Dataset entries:
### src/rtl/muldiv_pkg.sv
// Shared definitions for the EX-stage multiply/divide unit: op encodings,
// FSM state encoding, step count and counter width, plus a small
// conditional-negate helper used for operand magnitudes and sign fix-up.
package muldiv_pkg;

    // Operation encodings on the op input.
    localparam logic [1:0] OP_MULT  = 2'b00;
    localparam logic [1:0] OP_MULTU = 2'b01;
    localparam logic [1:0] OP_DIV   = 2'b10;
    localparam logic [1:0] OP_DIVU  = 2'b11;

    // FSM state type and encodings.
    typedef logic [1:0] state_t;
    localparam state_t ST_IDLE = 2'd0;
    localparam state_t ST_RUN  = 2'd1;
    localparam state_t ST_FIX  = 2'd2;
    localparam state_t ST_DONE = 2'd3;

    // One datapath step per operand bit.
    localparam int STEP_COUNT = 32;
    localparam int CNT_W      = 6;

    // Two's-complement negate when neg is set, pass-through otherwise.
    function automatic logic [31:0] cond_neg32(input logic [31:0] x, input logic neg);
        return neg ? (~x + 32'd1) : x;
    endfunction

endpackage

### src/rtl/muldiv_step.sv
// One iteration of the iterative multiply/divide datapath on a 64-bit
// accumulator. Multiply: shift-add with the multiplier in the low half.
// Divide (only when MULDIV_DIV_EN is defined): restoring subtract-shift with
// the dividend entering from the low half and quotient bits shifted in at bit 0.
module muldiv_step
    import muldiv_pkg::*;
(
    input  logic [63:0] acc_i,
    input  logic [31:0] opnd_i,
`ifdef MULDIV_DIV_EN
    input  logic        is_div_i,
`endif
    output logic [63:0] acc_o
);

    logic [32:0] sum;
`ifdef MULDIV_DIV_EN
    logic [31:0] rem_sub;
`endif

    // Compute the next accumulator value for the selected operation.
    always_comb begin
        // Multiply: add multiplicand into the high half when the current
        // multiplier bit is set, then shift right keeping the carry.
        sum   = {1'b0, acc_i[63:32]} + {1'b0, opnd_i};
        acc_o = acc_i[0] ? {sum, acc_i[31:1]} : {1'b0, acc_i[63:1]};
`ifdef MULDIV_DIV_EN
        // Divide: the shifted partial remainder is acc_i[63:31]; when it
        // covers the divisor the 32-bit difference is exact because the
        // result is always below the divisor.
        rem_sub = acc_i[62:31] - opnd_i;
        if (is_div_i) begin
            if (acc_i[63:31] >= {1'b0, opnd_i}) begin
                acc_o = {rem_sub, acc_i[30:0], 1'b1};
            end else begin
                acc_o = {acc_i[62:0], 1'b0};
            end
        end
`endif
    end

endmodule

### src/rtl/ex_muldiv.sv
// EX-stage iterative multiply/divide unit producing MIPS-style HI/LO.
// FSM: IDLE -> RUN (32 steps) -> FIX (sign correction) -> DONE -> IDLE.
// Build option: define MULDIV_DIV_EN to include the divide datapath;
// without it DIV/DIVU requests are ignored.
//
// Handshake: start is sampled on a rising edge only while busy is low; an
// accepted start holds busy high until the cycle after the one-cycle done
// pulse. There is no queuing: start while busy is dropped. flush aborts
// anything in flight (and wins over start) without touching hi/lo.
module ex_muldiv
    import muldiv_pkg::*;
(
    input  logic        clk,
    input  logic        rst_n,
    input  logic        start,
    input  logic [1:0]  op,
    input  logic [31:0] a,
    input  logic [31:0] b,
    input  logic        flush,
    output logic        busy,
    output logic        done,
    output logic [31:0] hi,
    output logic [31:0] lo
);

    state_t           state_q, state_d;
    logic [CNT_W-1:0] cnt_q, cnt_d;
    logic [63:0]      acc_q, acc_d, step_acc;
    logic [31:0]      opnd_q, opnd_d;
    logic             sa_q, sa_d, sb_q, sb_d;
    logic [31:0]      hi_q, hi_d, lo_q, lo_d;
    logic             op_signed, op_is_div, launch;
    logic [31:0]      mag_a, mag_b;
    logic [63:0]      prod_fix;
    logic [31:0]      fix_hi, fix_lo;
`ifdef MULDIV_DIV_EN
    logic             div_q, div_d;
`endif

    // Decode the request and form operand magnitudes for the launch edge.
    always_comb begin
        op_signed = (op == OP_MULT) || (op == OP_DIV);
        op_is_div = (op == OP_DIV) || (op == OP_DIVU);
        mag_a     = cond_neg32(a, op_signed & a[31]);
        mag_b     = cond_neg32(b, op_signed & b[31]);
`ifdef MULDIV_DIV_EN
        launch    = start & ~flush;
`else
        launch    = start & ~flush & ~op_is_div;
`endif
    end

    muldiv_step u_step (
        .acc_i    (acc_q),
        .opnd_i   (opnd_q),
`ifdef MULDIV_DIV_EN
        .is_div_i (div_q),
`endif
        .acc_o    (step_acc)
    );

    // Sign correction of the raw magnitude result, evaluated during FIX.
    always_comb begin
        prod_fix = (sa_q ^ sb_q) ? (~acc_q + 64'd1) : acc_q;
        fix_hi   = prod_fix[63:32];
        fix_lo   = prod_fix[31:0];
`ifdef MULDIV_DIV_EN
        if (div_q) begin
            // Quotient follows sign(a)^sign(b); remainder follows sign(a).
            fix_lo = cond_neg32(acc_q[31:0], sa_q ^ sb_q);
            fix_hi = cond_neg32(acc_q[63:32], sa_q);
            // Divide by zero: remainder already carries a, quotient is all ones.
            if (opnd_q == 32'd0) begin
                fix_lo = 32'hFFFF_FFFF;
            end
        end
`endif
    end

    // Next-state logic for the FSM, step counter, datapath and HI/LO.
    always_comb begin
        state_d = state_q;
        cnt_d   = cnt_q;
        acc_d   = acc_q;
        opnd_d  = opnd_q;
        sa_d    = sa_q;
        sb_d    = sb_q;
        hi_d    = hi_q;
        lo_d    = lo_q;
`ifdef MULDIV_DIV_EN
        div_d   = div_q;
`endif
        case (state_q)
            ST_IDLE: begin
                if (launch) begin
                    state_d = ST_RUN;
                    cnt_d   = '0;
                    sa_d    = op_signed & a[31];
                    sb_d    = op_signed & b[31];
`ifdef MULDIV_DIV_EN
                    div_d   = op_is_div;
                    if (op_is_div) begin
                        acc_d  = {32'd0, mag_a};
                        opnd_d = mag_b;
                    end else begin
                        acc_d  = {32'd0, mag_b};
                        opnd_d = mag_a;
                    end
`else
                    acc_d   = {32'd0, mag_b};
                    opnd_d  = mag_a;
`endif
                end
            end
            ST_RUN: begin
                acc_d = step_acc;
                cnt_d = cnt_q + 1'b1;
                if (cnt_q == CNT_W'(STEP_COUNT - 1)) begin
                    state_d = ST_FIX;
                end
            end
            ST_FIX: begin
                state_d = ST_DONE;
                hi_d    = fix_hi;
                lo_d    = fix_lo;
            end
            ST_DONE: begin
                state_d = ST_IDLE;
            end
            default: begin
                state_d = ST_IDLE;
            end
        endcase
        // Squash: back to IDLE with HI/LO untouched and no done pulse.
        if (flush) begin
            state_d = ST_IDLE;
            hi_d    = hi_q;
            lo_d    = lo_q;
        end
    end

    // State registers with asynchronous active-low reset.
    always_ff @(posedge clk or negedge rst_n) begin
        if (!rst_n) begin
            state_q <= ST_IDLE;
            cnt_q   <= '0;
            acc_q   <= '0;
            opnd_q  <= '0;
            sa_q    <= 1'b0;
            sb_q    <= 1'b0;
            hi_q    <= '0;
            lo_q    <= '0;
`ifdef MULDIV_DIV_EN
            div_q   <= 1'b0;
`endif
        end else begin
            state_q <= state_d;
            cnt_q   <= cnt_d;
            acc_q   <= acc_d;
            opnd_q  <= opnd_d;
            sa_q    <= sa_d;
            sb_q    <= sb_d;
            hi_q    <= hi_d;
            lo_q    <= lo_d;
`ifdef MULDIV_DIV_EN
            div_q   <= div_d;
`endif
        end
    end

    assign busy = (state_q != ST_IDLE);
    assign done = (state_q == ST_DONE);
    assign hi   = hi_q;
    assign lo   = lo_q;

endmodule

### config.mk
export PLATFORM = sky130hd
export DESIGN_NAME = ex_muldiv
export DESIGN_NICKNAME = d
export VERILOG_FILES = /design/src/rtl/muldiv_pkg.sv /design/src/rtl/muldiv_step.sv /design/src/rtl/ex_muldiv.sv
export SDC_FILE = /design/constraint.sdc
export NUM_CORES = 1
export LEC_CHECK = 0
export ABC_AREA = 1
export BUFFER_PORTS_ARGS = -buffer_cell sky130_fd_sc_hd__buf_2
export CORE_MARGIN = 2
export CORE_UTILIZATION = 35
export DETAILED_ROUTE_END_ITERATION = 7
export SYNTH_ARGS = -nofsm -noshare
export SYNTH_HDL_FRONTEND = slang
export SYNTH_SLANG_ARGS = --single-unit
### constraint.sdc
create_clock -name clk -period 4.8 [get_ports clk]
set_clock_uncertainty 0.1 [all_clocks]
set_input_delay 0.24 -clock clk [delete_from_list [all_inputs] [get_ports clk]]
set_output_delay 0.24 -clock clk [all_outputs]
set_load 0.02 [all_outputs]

• EXERCISE DESCRIPTION
In the records above, how many lines hold the string "negate"? Give the number only.

• EXERCISE RESULT
2